I could wax lyrical about this book and its benefits for a couple of thousand words – or you could just buy it and read it.
I’ll start with what I thought was a question I would have liked a bit more time spent on, or where I think something could be added – the first is his definition of the gospel…
“The gospel is the announcement that God has revealed his kingdom and opened it up to sinners through the birth, teaching, miracles, death and resurrection of the Lord Jesus Christ, who will one day return to overthrow evil and consummate the kingdom for eternity… Any account of the Christian gospel that does not narrate the basic content of the books we rightly call the Gospels does not deserve to be called a “gospel outline”. It might be a true and accurate statement of biblical truths—and, for that reason, valuable and useful for our hearers—but it is not the gospel that Jesus said must be preached to all nations (Mark 13:10).”
I largely agree. I think the best three word reduction of the gospel is “Jesus is Lord” – if it was six words it would be “the resurrection shows Jesus is Lord” – but reductions suffer because they are simplifications… I’d want to suggest that while this is an incredibly useful description of the Gospel, it kind of cuts loose the Old Testament, especially creation and fall – which, though I have hesitations about the predominant usage of 2 Ways to Live (seriously, how many other conversations do people walk up to somebody, and unless they’re a professional cartoonist, or playing pictionary, say “can I draw you a picture”), though I have hesitations about this use – starting the gospel account from creation and fall is, I think, an essential part of the gospel narrative, I think John’s gospel, in the prologue, agrees with me, as does Matthew with his fronting of the genealogy – so this insight isn’t precluded by the summary above. I just think making it explicit is useful.
God’s role in creation, as the sole author of creation, is the foundation of his commitment to the act of promoting the gospel, so it’s not absent from his thinking. He says:
“There may be different ways of expressing it but I think I would have to answer this question with the simple statement: there is one God. From Genesis to Revelation the Bible makes the resounding, unapologetic declaration that there is just one Creator and Lord of the world. It begins in the Bible’s opening line: “In the beginning God created the heavens and the earth” (Genesis 1:1). To ancient readers, this was not simply a sensible way to start a holy book. It was a huge swipe at the entire religious outlook of the time. The opening lines of the Babylonian creation story, Enuma Elish, to give just one example from the period, list no fewer than nine separate gods, each with its own part to play in the events leading up to creation. Saying that “God created the heavens and the earth” was tantamount to saying that no other deity was involved in the universe… If there is just one God in the universe, everyone everywhere has a duty to worship that Lord.”
Tying the motivation for preaching to the Lordship of Jesus, rather than to fear of judgment or as some sort of good work, is incredibly freeing – from guilt, and from any sense of obligation, outside of the joyful gratitude that being one of the people of the true Lord of the universe brings.
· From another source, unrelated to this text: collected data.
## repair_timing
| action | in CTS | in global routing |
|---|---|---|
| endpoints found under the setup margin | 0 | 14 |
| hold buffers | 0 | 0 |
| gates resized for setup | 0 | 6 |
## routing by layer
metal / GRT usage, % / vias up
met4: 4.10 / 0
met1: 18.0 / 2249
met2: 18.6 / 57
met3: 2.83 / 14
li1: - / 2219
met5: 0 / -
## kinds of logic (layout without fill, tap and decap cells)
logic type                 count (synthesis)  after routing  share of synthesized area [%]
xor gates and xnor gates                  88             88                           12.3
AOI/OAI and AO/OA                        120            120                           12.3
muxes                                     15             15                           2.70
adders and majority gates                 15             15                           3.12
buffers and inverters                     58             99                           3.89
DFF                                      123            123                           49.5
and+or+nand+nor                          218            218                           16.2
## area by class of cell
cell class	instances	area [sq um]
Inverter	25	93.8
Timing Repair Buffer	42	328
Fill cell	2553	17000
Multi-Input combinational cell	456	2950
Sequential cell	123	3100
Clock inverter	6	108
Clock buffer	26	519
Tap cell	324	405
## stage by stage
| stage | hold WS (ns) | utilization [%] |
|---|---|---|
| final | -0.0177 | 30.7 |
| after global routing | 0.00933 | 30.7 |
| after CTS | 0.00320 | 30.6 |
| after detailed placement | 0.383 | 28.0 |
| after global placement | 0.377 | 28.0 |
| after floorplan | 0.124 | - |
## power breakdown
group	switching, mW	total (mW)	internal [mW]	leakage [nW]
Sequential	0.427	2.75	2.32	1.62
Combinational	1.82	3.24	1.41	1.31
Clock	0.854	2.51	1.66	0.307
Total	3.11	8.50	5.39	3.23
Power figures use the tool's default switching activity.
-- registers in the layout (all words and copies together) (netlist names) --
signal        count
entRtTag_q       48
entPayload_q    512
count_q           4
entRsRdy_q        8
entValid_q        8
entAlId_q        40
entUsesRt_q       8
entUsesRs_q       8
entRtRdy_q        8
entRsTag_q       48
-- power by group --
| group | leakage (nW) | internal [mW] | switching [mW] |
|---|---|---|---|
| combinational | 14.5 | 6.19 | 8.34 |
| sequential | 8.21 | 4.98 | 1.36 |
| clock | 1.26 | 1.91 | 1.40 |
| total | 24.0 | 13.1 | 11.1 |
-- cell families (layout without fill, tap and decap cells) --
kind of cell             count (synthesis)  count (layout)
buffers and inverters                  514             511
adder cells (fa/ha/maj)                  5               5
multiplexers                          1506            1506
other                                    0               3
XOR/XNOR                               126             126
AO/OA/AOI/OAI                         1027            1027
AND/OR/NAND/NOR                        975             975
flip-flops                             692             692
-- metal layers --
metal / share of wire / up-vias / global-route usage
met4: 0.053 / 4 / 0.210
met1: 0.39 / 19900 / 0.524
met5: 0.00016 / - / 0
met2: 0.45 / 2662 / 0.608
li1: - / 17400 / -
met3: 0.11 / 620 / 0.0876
This is very helpful. He says:
“We promote God’s glory to the ends of the earth not principally because of any human need but fundamentally because of God’s/Christ’s unique worthiness as the Lord of heaven and earth. Promoting the gospel to the world is more than a rescue mission (though it is certainly that as well); it is a reality mission. It is our plea to all to acknowledge that they belong to one Lord.”
To which I say: “Amen”…
I think this paradigm really helpfully anchors the good that we do – promoting the Lordship of Jesus should be behind our care for the environment, and our love of other people – we do these things because both creation and people are good objects to love, but we ultimately do them because we live for the Lord Jesus, not ourselves – and the act declares something about that Lordship. It’s a complex relationship. I think “we love because he first loved us” (1 John 4:19).
“Good deeds must never be thought of as a missionary tactic, a means of getting people onside before hitting them with the gospel (“throwing cakes to children”, as Emperor Julian would say). They are the essential fruit of the gospel. Good works must be done for their own sake, in obedience to the Lord. God’s grace proclaimed in the gospel finds its essential outcome in the godly life of those who believe the gospel. Nevertheless, it is precisely because good deeds are an essential fruit of the gospel that they so powerfully promote the gospel. Although we must not find ourselves “doing good” simply as a gospel ploy, there can be no question that Jesus expected unbelievers to observe our acts of love (for the world and for one another29) and through them to be convinced to worship the source of all love: “let your light shine before others, that they may see your good deeds and glorify your Father in heaven” (Matthew 5:16).”
He also says:
“Following the example of Paul and Jesus does not necessarily mean that we do what they did. It means that we live by the same flexible ethos, seeking the good of many so that they may be saved. Every aspect of our lives—including our social lives—can and should be directed toward the glory of God and the salvation of our neighbours.”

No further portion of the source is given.